彼女は今、女神から死神へと立ち戻ったのだ。
「ブラック……目の前で死んでみろよ」
ブラックに対して挑発的な言葉だ。
「かかって来い!ブラック!」
「面白い。死ぬのは死神だ」
電撃波を何発も放つブラック。
だが、彼女は全て紙一重で交わした。
そして神速でブラックの間合いに入り、片手で彼の首を絞め持ち上げた。
「あっああ……」
さらに重いパンチを鳩尾に12発喰らわせた。
そして電撃を浴びせ、手を放した。
「死ね」
「待て。待ってくれ。俺たちは昔は仲間……いや、恋人同士だったじゃないか。だから助けてくれ」
「……」
しばらく彼女は黙り込んだ。
「自首して、もう悪い事はしない。だから頼む(……奴が隙を見せたら、強力な電撃で殺してやる)」
そして彼女はこう言った。
「それがお前の最期の言葉だ」
「えっ?」
彼女は手から炎を出し、ブラックに放った。
「うぎゃ~!!」
「生きたまま焼き死ぬのはかなりの苦痛だぞ」
ソージョーとレーヌはもはや言葉を失っていた。
「二人ともスマンな。

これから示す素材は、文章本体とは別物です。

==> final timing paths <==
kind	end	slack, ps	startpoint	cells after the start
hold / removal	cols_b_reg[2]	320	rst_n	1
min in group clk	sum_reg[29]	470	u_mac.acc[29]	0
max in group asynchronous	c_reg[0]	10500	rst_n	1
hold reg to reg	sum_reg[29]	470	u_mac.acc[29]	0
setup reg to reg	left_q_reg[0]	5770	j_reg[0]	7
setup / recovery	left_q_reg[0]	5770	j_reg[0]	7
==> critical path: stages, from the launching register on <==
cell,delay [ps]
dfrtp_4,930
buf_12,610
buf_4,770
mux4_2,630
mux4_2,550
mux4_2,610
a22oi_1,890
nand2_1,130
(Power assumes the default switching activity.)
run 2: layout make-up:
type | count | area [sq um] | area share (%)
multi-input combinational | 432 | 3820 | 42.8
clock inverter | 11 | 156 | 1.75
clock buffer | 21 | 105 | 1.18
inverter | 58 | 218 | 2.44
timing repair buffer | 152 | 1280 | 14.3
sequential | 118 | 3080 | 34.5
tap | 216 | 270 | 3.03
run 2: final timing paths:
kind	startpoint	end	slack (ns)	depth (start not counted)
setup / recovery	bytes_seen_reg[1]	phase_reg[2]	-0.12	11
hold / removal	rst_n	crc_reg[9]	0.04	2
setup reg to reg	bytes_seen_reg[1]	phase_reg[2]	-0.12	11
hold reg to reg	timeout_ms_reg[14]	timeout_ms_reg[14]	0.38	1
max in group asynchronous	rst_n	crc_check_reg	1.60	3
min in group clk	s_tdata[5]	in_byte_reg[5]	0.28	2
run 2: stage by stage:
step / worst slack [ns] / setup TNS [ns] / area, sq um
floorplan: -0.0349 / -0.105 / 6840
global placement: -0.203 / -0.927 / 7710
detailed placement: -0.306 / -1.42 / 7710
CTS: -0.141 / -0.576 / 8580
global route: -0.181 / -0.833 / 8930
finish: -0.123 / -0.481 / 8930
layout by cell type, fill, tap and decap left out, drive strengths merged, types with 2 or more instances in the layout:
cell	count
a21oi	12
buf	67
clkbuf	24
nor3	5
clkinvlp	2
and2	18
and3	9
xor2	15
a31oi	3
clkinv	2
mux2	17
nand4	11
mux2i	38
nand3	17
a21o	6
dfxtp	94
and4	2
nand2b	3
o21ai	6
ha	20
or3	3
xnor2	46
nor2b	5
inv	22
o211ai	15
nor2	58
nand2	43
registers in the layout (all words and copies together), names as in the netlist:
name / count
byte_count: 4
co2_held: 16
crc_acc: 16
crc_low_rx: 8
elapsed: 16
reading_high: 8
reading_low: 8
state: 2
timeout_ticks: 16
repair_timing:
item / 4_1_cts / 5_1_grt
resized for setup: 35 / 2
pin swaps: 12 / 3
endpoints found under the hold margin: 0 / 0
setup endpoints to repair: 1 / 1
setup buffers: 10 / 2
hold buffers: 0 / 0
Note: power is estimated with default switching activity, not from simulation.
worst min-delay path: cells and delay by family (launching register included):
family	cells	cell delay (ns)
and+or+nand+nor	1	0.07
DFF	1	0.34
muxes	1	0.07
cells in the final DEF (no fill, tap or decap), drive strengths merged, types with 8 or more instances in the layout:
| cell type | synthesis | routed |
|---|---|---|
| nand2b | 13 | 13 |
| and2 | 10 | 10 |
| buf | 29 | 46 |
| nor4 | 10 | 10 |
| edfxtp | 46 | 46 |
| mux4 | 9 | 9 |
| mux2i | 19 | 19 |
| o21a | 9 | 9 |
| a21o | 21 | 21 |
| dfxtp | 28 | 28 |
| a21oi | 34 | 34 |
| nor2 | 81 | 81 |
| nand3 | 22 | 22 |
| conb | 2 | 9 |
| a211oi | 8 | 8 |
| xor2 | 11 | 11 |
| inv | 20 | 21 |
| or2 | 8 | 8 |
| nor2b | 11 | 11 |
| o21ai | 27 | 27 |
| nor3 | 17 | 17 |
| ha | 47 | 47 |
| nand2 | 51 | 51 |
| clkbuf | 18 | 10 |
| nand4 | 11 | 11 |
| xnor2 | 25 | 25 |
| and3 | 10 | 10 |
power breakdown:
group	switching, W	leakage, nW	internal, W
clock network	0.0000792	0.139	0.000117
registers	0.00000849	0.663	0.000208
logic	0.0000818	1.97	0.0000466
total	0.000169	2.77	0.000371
[config.mk]
export PLATFORM = sky130hd
export DESIGN_NAME = wifi_station_tracker
export DESIGN_NICKNAME = d
export VERILOG_FILES = /design/src/rtl/wst_pkg.sv /design/src/rtl/wst_front.sv /design/src/rtl/wst_queue.sv /design/src/rtl/wst_back.sv /design/src/rtl/wifi_station_tracker.sv
export SDC_FILE = /design/constraint.sdc
export NUM_CORES = 2
export LEC_CHECK = 0
export BUFFER_PORTS_ARGS = -buffer_cell sky130_fd_sc_hd__buf_2
export CELL_PAD_IN_SITES_DETAIL_PLACEMENT = 1
export CELL_PAD_IN_SITES_GLOBAL_PLACEMENT = 1
export CORE_MARGIN = 1
export CORE_UTILIZATION = 49
export CTS_CLUSTER_DIAMETER = 120
export DETAILED_ROUTE_END_ITERATION = 10
export PLACE_DENSITY_LB_ADDON = 0.1
export SLEW_MARGIN = 20
export SYNTH_ARGS = -nofsm -noshare
export SYNTH_HDL_FRONTEND = slang
export SYNTH_SLANG_ARGS = --single-unit
[constraint.sdc]
create_clock -name clk_i -period 6.69 [get_ports clk_i]
set_input_delay 1.338 -clock clk_i [delete_from_list [all_inputs] [get_ports clk_i]]
set_output_delay 1.338 -clock clk_i [all_outputs]
set_load 0.02 [all_outputs]
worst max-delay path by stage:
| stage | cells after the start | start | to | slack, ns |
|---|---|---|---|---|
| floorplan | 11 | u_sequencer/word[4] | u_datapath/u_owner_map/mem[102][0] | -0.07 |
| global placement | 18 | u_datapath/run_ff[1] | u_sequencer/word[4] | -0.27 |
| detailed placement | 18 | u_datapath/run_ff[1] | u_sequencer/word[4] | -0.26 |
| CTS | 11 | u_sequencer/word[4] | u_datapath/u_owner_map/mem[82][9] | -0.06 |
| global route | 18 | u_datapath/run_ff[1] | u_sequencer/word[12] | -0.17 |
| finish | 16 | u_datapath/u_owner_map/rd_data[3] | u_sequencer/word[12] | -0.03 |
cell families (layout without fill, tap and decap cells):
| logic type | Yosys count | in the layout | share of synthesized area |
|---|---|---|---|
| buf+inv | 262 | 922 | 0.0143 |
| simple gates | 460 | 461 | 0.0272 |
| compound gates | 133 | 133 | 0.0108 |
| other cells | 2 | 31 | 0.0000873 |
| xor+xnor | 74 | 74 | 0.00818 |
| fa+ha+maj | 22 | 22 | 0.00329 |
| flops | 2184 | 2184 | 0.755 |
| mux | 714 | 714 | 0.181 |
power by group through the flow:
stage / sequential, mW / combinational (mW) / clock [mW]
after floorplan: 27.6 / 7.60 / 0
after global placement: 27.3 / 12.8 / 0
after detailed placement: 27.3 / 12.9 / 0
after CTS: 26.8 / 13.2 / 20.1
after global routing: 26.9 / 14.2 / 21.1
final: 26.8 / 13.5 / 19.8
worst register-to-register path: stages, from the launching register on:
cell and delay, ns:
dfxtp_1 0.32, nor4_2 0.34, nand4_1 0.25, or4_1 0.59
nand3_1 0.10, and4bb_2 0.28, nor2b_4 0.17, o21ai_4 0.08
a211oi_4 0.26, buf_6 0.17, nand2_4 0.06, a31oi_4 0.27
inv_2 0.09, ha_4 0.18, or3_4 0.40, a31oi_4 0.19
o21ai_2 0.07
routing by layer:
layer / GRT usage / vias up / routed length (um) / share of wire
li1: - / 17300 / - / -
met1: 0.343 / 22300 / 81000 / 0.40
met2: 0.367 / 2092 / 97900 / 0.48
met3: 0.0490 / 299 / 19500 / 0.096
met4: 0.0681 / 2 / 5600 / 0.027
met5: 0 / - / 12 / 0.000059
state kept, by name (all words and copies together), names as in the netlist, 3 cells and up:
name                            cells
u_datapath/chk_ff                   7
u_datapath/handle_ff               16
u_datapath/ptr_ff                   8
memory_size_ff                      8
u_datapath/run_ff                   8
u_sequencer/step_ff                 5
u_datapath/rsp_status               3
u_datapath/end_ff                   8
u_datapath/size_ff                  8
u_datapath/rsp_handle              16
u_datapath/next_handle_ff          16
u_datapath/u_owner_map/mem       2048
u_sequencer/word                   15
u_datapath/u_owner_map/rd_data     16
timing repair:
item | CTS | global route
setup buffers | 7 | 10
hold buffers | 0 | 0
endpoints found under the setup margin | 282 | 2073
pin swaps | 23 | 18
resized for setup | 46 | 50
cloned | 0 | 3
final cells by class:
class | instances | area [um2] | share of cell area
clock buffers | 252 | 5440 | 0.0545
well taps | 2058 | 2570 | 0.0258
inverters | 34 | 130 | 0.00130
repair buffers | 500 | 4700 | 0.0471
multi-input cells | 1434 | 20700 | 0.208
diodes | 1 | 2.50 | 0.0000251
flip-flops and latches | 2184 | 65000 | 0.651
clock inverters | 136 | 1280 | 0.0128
[config.mk]
export PLATFORM = sky130hd
export DESIGN_NAME = three_class_priority_tx_scheduler_flat
export DESIGN_NICKNAME = d
export VERILOG_FILES = /design/src/tcps_pkg.sv /design/src/tcps_in_if.sv /design/src/tcps_out_if.sv /design/src/tcps_ctrl.sv /design/src/tcps_dpath.sv /design/src/three_class_priority_tx_scheduler.sv /design/src/flat_wrapper.sv
export VERILOG_INCLUDE_DIRS = /design/src /design/src/src
export SDC_FILE = /design/constraint.sdc
export NUM_CORES = 1
export LEC_CHECK = 0
export BUFFER_PORTS_ARGS = -buffer_cell sky130_fd_sc_hd__buf_2
export CAP_MARGIN = 20
export CELL_PAD_IN_SITES_DETAIL_PLACEMENT = 0
export CELL_PAD_IN_SITES_GLOBAL_PLACEMENT = 1
export CORE_MARGIN = 8
export CORE_UTILIZATION = 51
export DETAILED_ROUTE_END_ITERATION = 10
export PLACE_DENSITY_LB_ADDON = 0.1
export RECOVER_POWER = 100
export SLEW_MARGIN = 40
export SYNTH_ARGS = -nofsm -noshare
export SYNTH_HDL_FRONTEND = slang
export SYNTH_SLANG_ARGS = --single-unit
[constraint.sdc]
create_clock -name clk -period 11.23 [get_ports clk]
set_input_delay 1.123 -clock clk [delete_from_list [all_inputs] [get_ports clk]]
set_output_delay 1.123 -clock clk [all_outputs]
set_load 0.01 [all_outputs]
[src/three_class_priority_tx_scheduler_assert.svh]
// Assertion macros for the three-class priority transmit scheduler.
`ifndef THREE_CLASS_PRIORITY_TX_SCHEDULER_ASSERT_SVH
`define THREE_CLASS_PRIORITY_TX_SCHEDULER_ASSERT_SVH

// Same-cycle implication, checked on clk, off while rst_n is low.
`define TCPS_ASSERT_NOW(label, ante, cons) \
  label: assert property (@(posedge clk) disable iff (!rst_n) (ante) |-> (cons)) \
    else $error("tcps: same-cycle check failed");

// Next-cycle implication, checked on clk, off while rst_n is low.
`define TCPS_ASSERT_NEXT(label, ante, cons) \
  label: assert property (@(posedge clk) disable iff (!rst_n) (ante) |=> (cons)) \
    else $error("tcps: next-cycle check failed");

`endif

[src/tcps_pkg.sv]
// Shared types, constants and helpers of the three-class priority scheduler.
package tcps_pkg;

  localparam int QUEUE_DEPTH = 4;
  localparam int HDR_BYTES   = 24;
  localparam int NUM_CLASSES = 3;

  localparam int PTR_W   = (QUEUE_DEPTH > 1) ? $clog2(QUEUE_DEPTH) : 1;
  localparam int FILL_W  = $clog2(QUEUE_DEPTH + 1);
  localparam int CLASS_W = 2;
  localparam int LEN_W   = 11;

  typedef logic [PTR_W-1:0]   ptr_t;
  typedef logic [FILL_W-1:0]  fill_t;
  typedef logic [CLASS_W-1:0] class_t;
  typedef logic [LEN_W-1:0]   len_t;

  // Command codes
  localparam logic CMD_ENQUEUE = 1'b0;
  localparam logic CMD_SERVICE = 1'b1;

  // Sink outcome codes (hint and frame)
  localparam logic [1:0] OUTCOME_NOT_READY = 2'd0;
  localparam logic [1:0] OUTCOME_REFUSED   = 2'd1;
  localparam logic [1:0] OUTCOME_ACCEPTED  = 2'd2;

  // Enqueue status codes
  localparam logic [1:0] ENQ_OK       = 2'd0;
  localparam logic [1:0] ENQ_OVERSIZE = 2'd1;
  localparam logic [1:0] ENQ_FULL     = 2'd2;

  // Class codes
  localparam class_t CLS_RESPONSE = 2'd0;
  localparam class_t CLS_EVENT    = 2'd1;
  localparam class_t CLS_DATA     = 2'd2;

  typedef struct packed {
    logic        cmd;
    logic [1:0]  queue_class;
    logic [7:0]  ch_type;
    logic [7:0]  ch_id;
    logic [7:0]  opcode;
    logic [15:0] ref_seq;
    logic [15:0] msg_status;
    logic [9:0]  body_len;
    logic        link_configured;
    logic [1:0]  hint_outcome;
    logic [1:0]  frame_outcome;
  } in_word_t;

  typedef struct packed {
    logic [1:0]  enqueue_status;
    logic        hint_valid;
    logic [2:0]  hint_pending;
    logic [2:0]  hint_dropped;
    logic        frame_valid;
    logic [1:0]  frame_class;
    logic [15:0] frame_seq;
    logic [15:0] frame_ref_seq;
    logic [15:0] frame_channel;
    logic [7:0]  frame_opcode;
    logic [15:0] frame_status;
    logic [10:0] frame_len;
  } out_word_t;

  // One queued frame descriptor
  typedef struct packed {
    logic [15:0] seq;
    logic [15:0] ref_seq;
    logic [15:0] channel;
    logic [7:0]  opcode;
    logic [15:0] status;
    len_t        len;
  } entry_t;

  // Controller to datapath
  typedef struct packed {
    logic load;
  } ctl_t;

  function automatic ptr_t ptr_inc(input ptr_t p);
    ptr_t r;
    if (p == PTR_W'(QUEUE_DEPTH - 1)) begin
      r = '0;
    end else begin
      r = p + ptr_t'(1);
    end
    return r;
  endfunction

endpackage
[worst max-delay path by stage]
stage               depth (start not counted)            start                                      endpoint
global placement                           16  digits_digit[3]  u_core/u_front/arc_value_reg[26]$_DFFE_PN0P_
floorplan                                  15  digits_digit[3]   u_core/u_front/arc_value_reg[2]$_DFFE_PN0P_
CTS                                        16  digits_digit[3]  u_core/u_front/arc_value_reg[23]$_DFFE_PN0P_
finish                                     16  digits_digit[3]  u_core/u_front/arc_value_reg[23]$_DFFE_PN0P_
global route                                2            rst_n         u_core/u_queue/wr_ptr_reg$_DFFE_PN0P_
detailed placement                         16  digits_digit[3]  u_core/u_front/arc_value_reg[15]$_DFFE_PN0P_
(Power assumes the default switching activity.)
<file path="config.mk">
export PLATFORM = sky130hd
export DESIGN_NAME = qdp_front_flat
export DESIGN_NICKNAME = d
export VERILOG_FILES = /design/src/rtl/qdp_pkg.sv /design/src/rtl/qdp_in_if.sv /design/src/rtl/qdp_front.sv /design/src/flat_wrapper.sv
export SDC_FILE = /design/constraint.sdc
export NUM_CORES = 1
export LEC_CHECK = 0
export BUFFER_PORTS_ARGS = -buffer_cell sky130_fd_sc_hd__clkbuf_2
export CORE_AREA = 2 2 190 118
export CTS_BUF_LIST = sky130_fd_sc_hd__clkbuf_16
export CTS_CLUSTER_DIAMETER = 120
export DETAILED_ROUTE_END_ITERATION = 10
export DIE_AREA = 0 0 192 120
export GPL_TIMING_DRIVEN = 0
export PLACE_DENSITY = 0.75
export SYNTH_ARGS = -nofsm -noshare
export SYNTH_HDL_FRONTEND = slang
export SYNTH_SLANG_ARGS = --single-unit
</file>
<file path="constraint.sdc">
create_clock -name i_clk -period 4.8 [get_ports i_clk]
set_input_delay 0.72 -clock i_clk [delete_from_list [all_inputs] [get_ports i_clk]]
set_output_delay 0.72 -clock i_clk [all_outputs]
set_load 0.01 [all_outputs]
</file>
**config.mk**
```make
export PLATFORM = sky130hd
export DESIGN_NAME = qdp_fifo
export DESIGN_NICKNAME = d
export VERILOG_FILES = /design/src/rtl/qdp_pkg.sv /design/src/rtl/qdp_fifo.sv
export SDC_FILE = /design/constraint.sdc
export NUM_CORES = 1
export LEC_CHECK = 0
export BUFFER_PORTS_ARGS = -buffer_cell sky130_fd_sc_hd__buf_2
export CORE_MARGIN = 4
export CORE_UTILIZATION = 50
export CTS_CLUSTER_DIAMETER = 200
export CTS_CLUSTER_SIZE = 16
export DETAILED_ROUTE_END_ITERATION = 7
export PLACE_DENSITY = 0.74
export SLEW_MARGIN = 20
export SYNTH_ARGS = -nofsm -noshare
export SYNTH_HDL_FRONTEND = slang
export SYNTH_SLANG_ARGS = --single-unit
```
**constraint.sdc**
```tcl
create_clock -name i_clk -period 9.2 [get_ports i_clk]
set_input_delay 0.92 -clock i_clk [delete_from_list [all_inputs] [get_ports i_clk]]
set_output_delay 0.92 -clock i_clk [all_outputs]
set_load 0.005 [all_outputs]
```
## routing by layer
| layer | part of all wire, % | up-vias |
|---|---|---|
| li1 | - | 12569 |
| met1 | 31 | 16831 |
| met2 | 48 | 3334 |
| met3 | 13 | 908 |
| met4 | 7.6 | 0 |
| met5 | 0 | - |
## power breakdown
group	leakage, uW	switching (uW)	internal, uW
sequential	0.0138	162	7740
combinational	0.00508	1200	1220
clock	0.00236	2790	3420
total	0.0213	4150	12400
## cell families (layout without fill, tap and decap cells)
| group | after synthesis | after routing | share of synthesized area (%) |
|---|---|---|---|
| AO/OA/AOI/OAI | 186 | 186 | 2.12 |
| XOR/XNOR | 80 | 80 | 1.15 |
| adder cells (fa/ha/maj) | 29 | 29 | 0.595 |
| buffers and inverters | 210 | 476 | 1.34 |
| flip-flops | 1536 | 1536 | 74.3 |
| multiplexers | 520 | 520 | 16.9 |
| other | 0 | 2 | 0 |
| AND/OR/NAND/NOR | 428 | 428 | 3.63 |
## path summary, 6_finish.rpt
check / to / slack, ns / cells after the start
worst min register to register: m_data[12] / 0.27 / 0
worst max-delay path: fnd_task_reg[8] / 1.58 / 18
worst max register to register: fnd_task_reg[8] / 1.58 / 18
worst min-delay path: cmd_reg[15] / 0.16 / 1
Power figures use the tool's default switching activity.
===== config.mk =====
export PLATFORM = sky130hd
export DESIGN_NAME = kvmsc_core
export DESIGN_NICKNAME = d
export VERILOG_FILES = /design/src/hw/rtl/kvmsc_pkg.sv /design/src/hw/rtl/kvmsc_core.sv
export SDC_FILE = /design/constraint.sdc
export NUM_CORES = 1
export LEC_CHECK = 0
export ABC_AREA = 0
export BUFFER_PORTS_ARGS = -buffer_cell sky130_fd_sc_hd__buf_2
export CORE_ASPECT_RATIO = 0.75
export CORE_UTILIZATION = 35
export DETAILED_ROUTE_END_ITERATION = 8
export GPL_TIMING_DRIVEN = 0
export PLACE_DENSITY = 0.51
export SYNTH_ARGS = -nofsm -noshare
export SYNTH_HDL_FRONTEND = slang
export SYNTH_SLANG_ARGS = --single-unit
export TNS_END_PERCENT = 20

===== constraint.sdc =====
create_clock -name clock -period 3.6 [get_ports clock]
set_clock_uncertainty 0.1 [all_clocks]
set_input_delay 0.36 -clock clock [delete_from_list [all_inputs] [get_ports clock]]
set_output_delay 0.36 -clock clock [all_outputs]
set_load 0.05 [all_outputs]

===== src/hw/rtl/kvmsc_pkg.sv =====
// Shared types and constants of the metadata section checker.
package kvmsc_pkg;

   // Result status codes.
   typedef enum logic [2:0] {
      ST_OK         = 3'd0,
      ST_TYPE       = 3'd1,
      ST_KEY_CHAR   = 3'd2,
      ST_KEY_LONG   = 3'd3,
      ST_VALUE_LONG = 3'd4,
      ST_LENGTH     = 3'd5,
      ST_PAIRS      = 3'd6
   } status_type;

   // Register indexes on the configuration port.
   typedef enum logic [1:0] {
      REG_TYPE_CODE   = 2'd0,
      REG_KEY_LIMIT   = 2'd1,
      REG_VALUE_LIMIT = 2'd2,
      REG_PAIR_LIMIT  = 2'd3
   } reg_index_type;

   localparam int CSR_ADDR_W = 4;
   localparam int CSR_DATA_W = 32;

   // Header layout: one type byte and four length bytes.
   localparam logic [2:0] HDR_BODY = 3'd5;

   // Reset values of the registers.
   localparam logic [7:0]  TYPE_CODE_RST   = 8'd0;
   localparam logic [7:0]  KEY_LIMIT_RST   = 8'd32;
   localparam logic [15:0] VALUE_LIMIT_RST = 16'd256;
   localparam logic [15:0] PAIR_LIMIT_RST  = 16'd64;

   localparam logic [7:0]  CHAR_LOW_A = 8'h61;
   localparam logic [7:0]  CHAR_LOW_Z = 8'h7A;
   localparam logic [7:0]  CHAR_UP_A  = 8'h41;
   localparam logic [7:0]  CHAR_UP_Z  = 8'h5A;
   localparam logic [7:0]  KEY_SAT    = 8'hFF;
   localparam logic [15:0] COUNT_SAT  = 16'hFFFF;

   // Configuration as seen by the checker core.
   typedef struct packed {
      logic [7:0]  type_code;
      logic [7:0]  key_limit;
      logic [15:0] value_limit;
      logic [15:0] pair_limit;
   } cfg_type;

   // One result item.
   typedef struct packed {
      logic [15:0] pair_total;
      status_type  status;
   } result_type;

   // True for an ASCII letter.
   function automatic logic is_letter(input logic [7:0] b);
      return ((b >= CHAR_LOW_A) && (b <= CHAR_LOW_Z)) ||
             ((b >= CHAR_UP_A) && (b <= CHAR_UP_Z));
   endfunction

endpackage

殺しの現場を見せてしまって」
それからしばらくして、ブラックは死んだ。
そしてレイカの表情が穏やかになっていった。
我に返ったレイカは、すぐさまロウの近くに行き、回復系の魔法を使うが、彼女の魔法では無理であった。
そしてドーラたち4人が帰ってきた。
レイカたちはドーラとロウを布団で寝かせた。
ロージアの方はまだ軽傷だったため、レイカの魔法で何とか回復していた。
レイカたちは今後どうするのか話し合った。